Obviously, this covers a very simple usage case. However, the Lucene SpringModule covers advanced usages as well. Instead of the SimpleSearcherFactory, you could use the ParallelSearcherFactory or the ParallelMultiSearcherFactory to get back various types of Searchers. The LuceneTemplate (which is returned from the call to LuceneSearchSupport.getTemplate()) also offers a variety of search() methods that correspond to the various search() methods available in the IndexSearcher.

Personally, I was quite impressed with the Lucene SpringModule. I found it to be easy to use, and it resulted in more robust, cleaner code. I plan to use it more in the future.
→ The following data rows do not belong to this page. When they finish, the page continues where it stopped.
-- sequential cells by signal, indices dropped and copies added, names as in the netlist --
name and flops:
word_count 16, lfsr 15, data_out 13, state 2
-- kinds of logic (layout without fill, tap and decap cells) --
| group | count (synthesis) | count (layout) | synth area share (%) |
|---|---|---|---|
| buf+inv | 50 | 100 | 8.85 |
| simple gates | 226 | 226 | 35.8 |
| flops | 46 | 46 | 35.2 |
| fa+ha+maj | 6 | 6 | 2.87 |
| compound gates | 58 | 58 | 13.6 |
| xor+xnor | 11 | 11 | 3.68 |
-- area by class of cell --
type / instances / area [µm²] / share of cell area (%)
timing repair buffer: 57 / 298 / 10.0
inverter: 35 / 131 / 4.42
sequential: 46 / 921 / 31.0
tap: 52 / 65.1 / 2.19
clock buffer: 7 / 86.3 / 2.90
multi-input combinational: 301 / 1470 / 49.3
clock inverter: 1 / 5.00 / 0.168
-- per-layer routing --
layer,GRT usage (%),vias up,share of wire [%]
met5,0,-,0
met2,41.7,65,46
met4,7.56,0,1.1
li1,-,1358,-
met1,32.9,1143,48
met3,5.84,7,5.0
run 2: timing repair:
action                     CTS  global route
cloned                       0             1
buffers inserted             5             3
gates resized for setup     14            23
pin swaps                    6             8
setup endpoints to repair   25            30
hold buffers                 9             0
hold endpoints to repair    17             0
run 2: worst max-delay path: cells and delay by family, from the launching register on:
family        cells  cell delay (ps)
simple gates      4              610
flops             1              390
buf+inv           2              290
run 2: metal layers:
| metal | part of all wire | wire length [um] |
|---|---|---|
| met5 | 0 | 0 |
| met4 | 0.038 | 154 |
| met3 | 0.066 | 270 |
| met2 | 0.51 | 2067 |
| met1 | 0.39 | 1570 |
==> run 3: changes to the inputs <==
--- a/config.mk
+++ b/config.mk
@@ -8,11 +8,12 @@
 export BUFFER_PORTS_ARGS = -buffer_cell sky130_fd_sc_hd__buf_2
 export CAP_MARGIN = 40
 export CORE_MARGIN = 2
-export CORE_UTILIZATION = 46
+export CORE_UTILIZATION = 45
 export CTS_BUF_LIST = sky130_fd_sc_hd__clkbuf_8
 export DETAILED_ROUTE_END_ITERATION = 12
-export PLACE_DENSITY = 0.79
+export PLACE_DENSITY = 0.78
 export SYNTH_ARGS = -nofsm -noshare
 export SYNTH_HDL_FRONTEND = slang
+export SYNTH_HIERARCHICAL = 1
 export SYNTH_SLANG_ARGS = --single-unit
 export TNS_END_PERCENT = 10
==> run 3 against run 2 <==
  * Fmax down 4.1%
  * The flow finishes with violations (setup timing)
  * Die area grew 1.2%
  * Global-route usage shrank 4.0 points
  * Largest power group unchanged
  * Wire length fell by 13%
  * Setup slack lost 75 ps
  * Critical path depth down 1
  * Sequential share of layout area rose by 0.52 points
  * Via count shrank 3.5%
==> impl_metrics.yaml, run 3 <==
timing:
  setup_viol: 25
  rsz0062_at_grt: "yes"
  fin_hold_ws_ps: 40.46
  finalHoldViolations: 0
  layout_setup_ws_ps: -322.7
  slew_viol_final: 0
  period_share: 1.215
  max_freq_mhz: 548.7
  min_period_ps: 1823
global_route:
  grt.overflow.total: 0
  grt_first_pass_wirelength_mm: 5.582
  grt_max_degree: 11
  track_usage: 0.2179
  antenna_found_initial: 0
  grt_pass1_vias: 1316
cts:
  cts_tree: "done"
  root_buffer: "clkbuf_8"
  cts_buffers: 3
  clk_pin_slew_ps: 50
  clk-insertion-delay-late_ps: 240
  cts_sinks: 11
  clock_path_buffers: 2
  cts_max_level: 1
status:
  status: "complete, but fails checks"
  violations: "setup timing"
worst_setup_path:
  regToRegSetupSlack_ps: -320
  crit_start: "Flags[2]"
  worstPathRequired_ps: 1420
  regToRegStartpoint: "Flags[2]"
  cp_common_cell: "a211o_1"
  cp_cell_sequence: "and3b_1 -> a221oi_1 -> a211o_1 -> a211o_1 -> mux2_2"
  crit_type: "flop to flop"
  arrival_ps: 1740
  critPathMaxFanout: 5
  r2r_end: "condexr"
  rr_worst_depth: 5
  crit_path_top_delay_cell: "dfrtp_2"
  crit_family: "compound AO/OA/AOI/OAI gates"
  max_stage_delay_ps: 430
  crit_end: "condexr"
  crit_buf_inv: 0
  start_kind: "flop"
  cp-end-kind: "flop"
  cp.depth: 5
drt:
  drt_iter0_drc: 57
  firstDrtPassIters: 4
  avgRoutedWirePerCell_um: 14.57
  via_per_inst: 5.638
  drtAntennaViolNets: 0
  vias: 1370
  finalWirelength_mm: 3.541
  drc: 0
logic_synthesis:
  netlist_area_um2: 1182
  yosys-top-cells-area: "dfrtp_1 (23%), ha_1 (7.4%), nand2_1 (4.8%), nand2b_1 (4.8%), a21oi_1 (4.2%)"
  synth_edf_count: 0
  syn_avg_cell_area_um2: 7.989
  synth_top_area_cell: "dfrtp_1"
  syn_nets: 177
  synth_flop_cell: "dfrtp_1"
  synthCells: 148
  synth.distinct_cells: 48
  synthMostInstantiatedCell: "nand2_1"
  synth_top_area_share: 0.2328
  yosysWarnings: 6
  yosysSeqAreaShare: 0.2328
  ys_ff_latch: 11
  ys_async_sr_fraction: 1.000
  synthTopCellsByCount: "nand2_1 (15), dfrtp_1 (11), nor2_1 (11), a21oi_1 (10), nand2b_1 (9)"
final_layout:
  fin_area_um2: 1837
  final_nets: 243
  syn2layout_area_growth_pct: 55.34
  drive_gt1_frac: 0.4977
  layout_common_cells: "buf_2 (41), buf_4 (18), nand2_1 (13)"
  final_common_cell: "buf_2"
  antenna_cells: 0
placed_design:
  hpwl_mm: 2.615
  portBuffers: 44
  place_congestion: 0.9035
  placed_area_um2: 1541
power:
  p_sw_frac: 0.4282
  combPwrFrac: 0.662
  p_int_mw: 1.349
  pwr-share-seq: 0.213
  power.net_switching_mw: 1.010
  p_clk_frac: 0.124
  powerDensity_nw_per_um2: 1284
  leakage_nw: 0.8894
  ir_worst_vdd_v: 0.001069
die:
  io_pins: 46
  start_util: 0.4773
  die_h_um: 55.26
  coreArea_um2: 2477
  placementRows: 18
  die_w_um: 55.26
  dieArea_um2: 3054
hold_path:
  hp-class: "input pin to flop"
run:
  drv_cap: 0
==> config.mk <==
export PLATFORM = sky130hd
export DESIGN_NAME = sipo_deser
export DESIGN_NICKNAME = d
export VERILOG_FILES = /design/src/rtl/sipo_pkg.sv /design/src/rtl/sipo_deser.sv
export SDC_FILE = /design/constraint.sdc
export NUM_CORES = 1
export LEC_CHECK = 0
export BUFFER_PORTS_ARGS = -buffer_cell sky130_fd_sc_hd__buf_2
export CORE_AREA = 2 2 59 61
export CTS_CLUSTER_DIAMETER = 200
export DETAILED_ROUTE_END_ITERATION = 7
export DIE_AREA = 0 0 61 63
export PLACE_DENSITY_LB_ADDON = 0.08
export REMOVE_ABC_BUFFERS = 1
export SYNTH_ARGS = -nofsm -noshare
export SYNTH_HDL_FRONTEND = slang
export SYNTH_SLANG_ARGS = --single-unit
==> constraint.sdc <==
create_clock -name clk -period 3.8 [get_ports clk]
set_input_delay 0.38 -clock clk [delete_from_list [all_inputs] [get_ports clk]]
set_output_delay 0.38 -clock clk [all_outputs]
set_load 0.01 [all_outputs]
**config.mk**
```make
export PLATFORM = sky130hd
export DESIGN_NAME = noncon_rep_chan
export DESIGN_NICKNAME = d
export VERILOG_FILES = /design/src/rtl/noncon_rep_checker_pkg.sv /design/src/rtl/noncon_rep_checker_chan.sv
export SDC_FILE = /design/constraint.sdc
export NUM_CORES = 1
export LEC_CHECK = 0
export ABC_AREA = 1
export CORE_AREA = 2 2 39 41
export CTS_CLUSTER_SIZE = 20
export DETAILED_ROUTE_END_ITERATION = 8
export DIE_AREA = 0 0 41 43
export SLEW_MARGIN = 20
export SYNTH_ARGS = -nofsm -noshare
export SYNTH_HDL_FRONTEND = slang
export SYNTH_SLANG_ARGS = --single-unit
```
**constraint.sdc**
```tcl
create_clock -name clk -period 1.07 [get_ports clk]
set_clock_uncertainty 0.05 [all_clocks]
set_input_delay 0.214 -clock clk [delete_from_list [all_inputs] [get_ports clk]]
set_output_delay 0.214 -clock clk [all_outputs]
set_load 0.005 [all_outputs]
```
If you know of any reasons why I should not, please let me know.

2 comments (moderated to prevent spam):

Lukas said...

You should definitely give a try to Compass (www.opensymphony.com/compass/). It's integration with Spring is easy and it allows you to also index domain objects (which are typically stored in database) just using annotations. I will write some post on my blog in the future if I have a chance.

Sujit Pal said...

Thank you, compass looks interesting. I just finished implementing something similar (not completely though, and smaller in scale, so not sure if a better approach would have been to customize compass from my cursory understanding of its features), so I should at least look at it as a source of ideas.